Article
Analyzing the Impact of Social Media Sentiment on Stock Investment Decisions Using Machine Learning Techniques
The study of social media analytics and financial market analysis has become one of the most important areas of current computational finance research. In this paper, we perform an extensive empirical analysis on the potential for machine learning (ML) approaches to capture and leverage sentiment information from social media to improve the process of investing in stocks. By using data over the course of several years, between 2021 and 2024, collected from more than 48 million social media posts, news articles, and financial analyst reports from social media platforms such as X (formerly Twitter), Reddit (r/WallStreetBets and r/investing), StockTwits, and news feeds, we construct and validate an ensemble method based on transformer architectures for NLP tasks along with LSTM and gradient-boosted ML algorithms. In our approach, we consider sentiment polarity scores, topic modeling, named entity recognition, as well as time-based aggregation to create sentiment feature vectors combined with conventional financial data, such as price/volume metrics, measures of volatility, macroeconomic signals, and momentum features at a sector level.
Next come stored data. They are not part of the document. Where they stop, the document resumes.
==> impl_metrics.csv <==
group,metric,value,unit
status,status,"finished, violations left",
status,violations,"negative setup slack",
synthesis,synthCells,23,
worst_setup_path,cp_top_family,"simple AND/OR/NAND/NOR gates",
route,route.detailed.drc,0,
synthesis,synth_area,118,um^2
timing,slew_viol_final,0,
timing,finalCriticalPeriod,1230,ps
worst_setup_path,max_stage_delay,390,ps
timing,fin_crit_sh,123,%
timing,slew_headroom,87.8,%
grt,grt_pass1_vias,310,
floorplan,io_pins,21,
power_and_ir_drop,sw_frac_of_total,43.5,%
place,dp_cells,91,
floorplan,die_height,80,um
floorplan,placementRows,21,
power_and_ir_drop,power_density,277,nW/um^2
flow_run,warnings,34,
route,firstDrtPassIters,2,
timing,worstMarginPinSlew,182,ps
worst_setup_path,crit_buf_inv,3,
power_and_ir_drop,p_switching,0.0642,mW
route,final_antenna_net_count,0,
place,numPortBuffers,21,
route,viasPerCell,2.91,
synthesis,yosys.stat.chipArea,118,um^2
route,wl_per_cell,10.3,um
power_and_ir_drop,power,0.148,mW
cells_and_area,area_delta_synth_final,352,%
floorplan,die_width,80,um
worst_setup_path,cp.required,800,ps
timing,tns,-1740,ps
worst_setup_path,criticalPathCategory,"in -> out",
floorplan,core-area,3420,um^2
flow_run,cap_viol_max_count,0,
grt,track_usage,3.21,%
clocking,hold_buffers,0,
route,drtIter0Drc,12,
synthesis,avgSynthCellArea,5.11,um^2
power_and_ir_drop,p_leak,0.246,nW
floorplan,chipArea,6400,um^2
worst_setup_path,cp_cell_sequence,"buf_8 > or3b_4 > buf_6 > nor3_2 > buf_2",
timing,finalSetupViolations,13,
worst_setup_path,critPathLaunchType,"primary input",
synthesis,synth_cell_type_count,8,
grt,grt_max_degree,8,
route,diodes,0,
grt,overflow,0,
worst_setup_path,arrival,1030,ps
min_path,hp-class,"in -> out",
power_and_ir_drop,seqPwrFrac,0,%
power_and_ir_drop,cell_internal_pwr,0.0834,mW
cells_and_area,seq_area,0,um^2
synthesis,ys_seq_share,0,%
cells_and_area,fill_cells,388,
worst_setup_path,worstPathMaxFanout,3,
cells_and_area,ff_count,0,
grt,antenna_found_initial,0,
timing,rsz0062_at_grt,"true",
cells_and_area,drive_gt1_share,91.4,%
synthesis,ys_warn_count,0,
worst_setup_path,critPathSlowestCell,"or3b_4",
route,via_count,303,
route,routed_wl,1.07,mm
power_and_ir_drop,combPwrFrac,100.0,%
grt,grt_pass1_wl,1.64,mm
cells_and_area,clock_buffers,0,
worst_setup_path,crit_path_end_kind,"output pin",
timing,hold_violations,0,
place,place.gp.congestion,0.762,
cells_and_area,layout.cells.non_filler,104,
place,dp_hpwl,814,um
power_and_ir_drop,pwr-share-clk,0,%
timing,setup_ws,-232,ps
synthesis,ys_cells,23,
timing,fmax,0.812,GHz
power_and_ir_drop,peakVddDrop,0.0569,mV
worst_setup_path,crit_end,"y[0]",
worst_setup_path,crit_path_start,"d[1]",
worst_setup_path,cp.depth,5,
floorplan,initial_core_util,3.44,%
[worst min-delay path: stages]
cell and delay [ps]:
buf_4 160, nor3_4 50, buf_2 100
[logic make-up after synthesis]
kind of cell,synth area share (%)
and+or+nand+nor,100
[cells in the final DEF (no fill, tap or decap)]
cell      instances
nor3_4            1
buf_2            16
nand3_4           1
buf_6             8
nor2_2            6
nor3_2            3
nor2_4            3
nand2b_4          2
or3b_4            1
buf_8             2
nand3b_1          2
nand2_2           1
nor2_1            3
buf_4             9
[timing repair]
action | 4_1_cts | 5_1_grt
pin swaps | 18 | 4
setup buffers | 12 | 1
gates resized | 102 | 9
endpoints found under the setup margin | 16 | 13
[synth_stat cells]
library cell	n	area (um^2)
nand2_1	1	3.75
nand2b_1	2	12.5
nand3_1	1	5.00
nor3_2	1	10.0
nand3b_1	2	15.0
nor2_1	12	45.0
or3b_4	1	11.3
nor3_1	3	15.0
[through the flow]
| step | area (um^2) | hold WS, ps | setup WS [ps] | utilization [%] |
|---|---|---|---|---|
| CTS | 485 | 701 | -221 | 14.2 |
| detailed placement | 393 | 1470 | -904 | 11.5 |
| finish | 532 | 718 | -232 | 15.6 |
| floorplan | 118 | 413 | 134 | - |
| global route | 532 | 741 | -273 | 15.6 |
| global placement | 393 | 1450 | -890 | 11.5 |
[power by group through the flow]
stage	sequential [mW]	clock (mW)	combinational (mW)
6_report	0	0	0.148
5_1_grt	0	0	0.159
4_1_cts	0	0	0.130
**flow/run.sh**
```bash
#!/bin/bash
# OpenROAD 26Q1-2900-gdf79404cd8, Yosys 0.63+post, stock flow scripts
make -C /OpenROAD-flow-scripts/flow DESIGN_CONFIG=/design/flow/config.mk WORK_HOME=/design/flow/orfs finish
```
**flow/config.mk**
```make
export PLATFORM = sky130hd
export DESIGN_NAME = rippleadder
export DESIGN_NICKNAME = rippleadder
export VERILOG_FILES = /design/flow/design.v
export SDC_FILE = /design/flow/constraint.sdc
export NUM_CORES = 4
export LEC_CHECK = 1
export CORE_AREA = 10 10 70 70
export DIE_AREA = 0 0 80 80
```
**flow/constraint.sdc**
```tcl
current_design rippleadder

set clk_period 3.8
set clk_io_pct 0.2

create_clock -name clk0 -period $clk_period

set non_clock_inputs [all_inputs -no_clocks]
set_input_delay [expr $clk_period * $clk_io_pct] -clock clk0 $non_clock_inputs
set_output_delay [expr $clk_period * $clk_io_pct] -clock clk0 [all_outputs]
```
**flow/design.v**
```verilog
`timescale 1ns / 1ps
module rippleadder(
    output [3:0] sum,
    output cout,
    input [3:0] a,
    input [3:0] b,
    input cin
);
    wire [2:0] c;
    fa adder1(sum[0], c[0], a[0], b[0], cin);
    fa adder2(sum[1], c[1], a[1], b[1], c[0]);
    fa adder3(sum[2], c[2], a[2], b[2], c[1]);
    fa adder4(sum[3], cout, a[3], b[3], c[2]);
endmodule
module fa(
    output sum, carry,
    input a, b, Cout
);
    assign sum = a ^ b ^ Cout;
    assign carry = (a & b) | (b & Cout) | (Cout & a);
endmodule
```
==> job_summary.md <==
### Metrics collected by this job

| Metric | Value |
|---|---|
| Status | `finished, final reports clean` |
| Area reported by Yosys stat | `148 um2` |
| Max-slew headroom | `93.5%` |
| Synth area leader | `fa_1` |
| Cells after Synth | `18` |
| Yosys stat cell total | `18` |
| OpenROAD warning count | `32` |
| Slew Limit Fails | `0` |
| Design Area, Final | `320 um2` |
| WL/cell | `5.31 um` |
| P_leak | `0.133 nW` |
| I/O Pins | `14` |
| Critical path required time | `3.04 ns` |
| Reg area | `0 um2` |
| Area growth, synth to finish | `117%` |
| Final Wtd Congestion | `0.746` |
| Sequential fraction of the synthesis area | `0%` |
| Synth area leaders | `fa_1 54%, inv_1 25%, buf_4 20%` |
| Total chip power | `36.4 uW` |
| Largest net degree at the start of global routing | `2` |
| Max layer used | `met3` |
| Combinational Area | `87.6 um2` |
| Slowest stage cell, crit path | `fa_1` |
| Mapped Area | `148 um2` |
| DR vias/cell | `1.57` |
| Final hold viol count | `0` |
| WHS | `2.38 ns` |
| Fmax | `274 MHz` |
| Core area | `0.00342 mm2` |
| Chip width | `80 um` |
| # rows | `21` |
| Post-place setup slack | `-0.169 ns` |
| Tot GR Track Use | `1.18%` |
| Placed cell area | `315 um2` |
| CTS Hold Bufs | `0` |
| DRT Pass-1 Iters | `1` |
| Worst vdd ir | `0.0275 mV` |
| Setup slack after layout | `0.156 ns` |
| DRT Wirelength | `393 um` |
| Fin crit share | `95.9%` |
| Routed wire length on met2 | `62 um` |
| Gr ovfl total | `0` |
| CP max FO | `1` |
| Unrepaired setup endpoints after global routing | `false` |
| ANT cells | `0` |
| Final setup viols | `0` |
| Die Size | `0.00640 mm2` |
| Share of cells above drive strength 1 | `25.0%` |
| Global-route wire length before repair | `600 um` |
| CP startpoint kind | `input port` |
| CLK BUF | `0` |
| Crit path largest cell delay | `0.49 ns` |
| Power Density | `114 mW/mm2` |
| Die Y | `80 um` |
| Flop Count | `0` |
| Post-route ant nets | `0` |
| Crit. End Element | `output pin` |
| Fp util | `4.32%` |
| Fill cell count | `407` |
| Netlist cell types | `3` |
| Post-CTS Setup Inserts | `0` |
| DR vias | `116` |
| Worst Path Buf+Inv | `6` |
| DRC | `0` |
| Vias in the first global route | `137` |
| Initial antenna violation count | `0` |
| Tmin final | `3.64 ns` |
| Max-Cap Viols | `0` |
| Setup CP Type | `input port to output pin` |
| Synth warn | `0` |
| M1 wire length | `217 um` |
| Worst Path Arrival | `2.88 ns` |
| Hold/Removal Path Class | `input port to output pin` |
| Starting DRT DRC Count | `0` |
| Worst-path cell chain | `clkdlybuf4s50_1, inv_2, fa_2, inv_2, fa_2, fa_2, inv_2, fa_1, inv_1, dlygate4sd2_1` |
| IO buf count | `14` |
| Met3 WL | `113 um` |
| Syn Area/Cell | `8.20 um2` |
| Final HPWL from detailed placement | `387 um` |
| Worst slew pin tran | `0.0977 ns` |
| Setup tns final | `0 ns` |
| Post-synth top area share | `54.2%` |
| Crit-path leading delay family | `adder cells` |
==> stage by stage <==
| stage | instances | utilization [%] |
|---|---|---|
| 2_1_floorplan | 18 | - |
| 3_3_place_gp | 74 | 9.23 |
| 3_5_place_dp | 74 | 9.23 |
| 4_1_cts | 74 | 9.38 |
| 5_1_grt | 74 | 9.38 |
| 6_report | 74 | 9.38 |
==> synth_stat cells (all sizes together) <==
cell,count
buf,4
fa,4
inv,10
==> layout by cell type (no fill, tap or decap), drive strengths merged <==
master,count
fa,4
dlygate4sd2,2
inv,10
clkdlybuf4s50,12
==> final cells by class <==
cell class,instances,share of cell area [%]
multi-input cells,4,27.3
repair buffers,14,43.0
well taps,46,18.0
inverters,10,11.7
==> routing by layer <==
metal	vias to the layer above	global-route usage, %
met3	0	0.909
met5	-	0
met1	42	2.00
met2	14	1.04
met4	0	0
li1	60	-
==> cells by family after synthesis <==
| group | synth area share (%) |
|---|---|
| buffers and inverters | 45.8 |
| adders and majority gates | 54.2 |
==> final timing paths <==
kind	startpoint	end	depth (start not counted)
hold / removal	b[3]	sum[3]	5
setup / recovery	cin	sum[3]	10
==> what timing repair did <==
action,in CTS,in global routing
pin swaps,4,1
gates resized,9,0
setup endpoints to repair,2,1
==> power by group <==
group | total (mW) | internal, mW | switching, mW
Clock | 0 | 0 | 0
Sequential | 0 | 0 | 0
Combinational | 0.0364 | 0.0256 | 0.0108
Total | 0.0364 | 0.0256 | 0.0108
Power and IR drop assume default switching activity.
Empirical findings from applying ML models to portfolios of 200 S&P 500 stocks show that our sentiment-based approach is capable of delivering statistical significance in generating alpha of 8.3% annually, beating benchmarks by Sharpe ratio by 0.41 points relative to purely technical approaches. We explore underlying mechanisms, consider the differential informativeness of retail vs. institutional investors' discussion on social media, as well as study dynamics of cascades as a tool for intensifying impact of sentiment shocks. Our results have important practical applications in designing trading algorithms, understanding retail behavior, and regulating social media market manipulations. We discuss the limitations of our study carefully.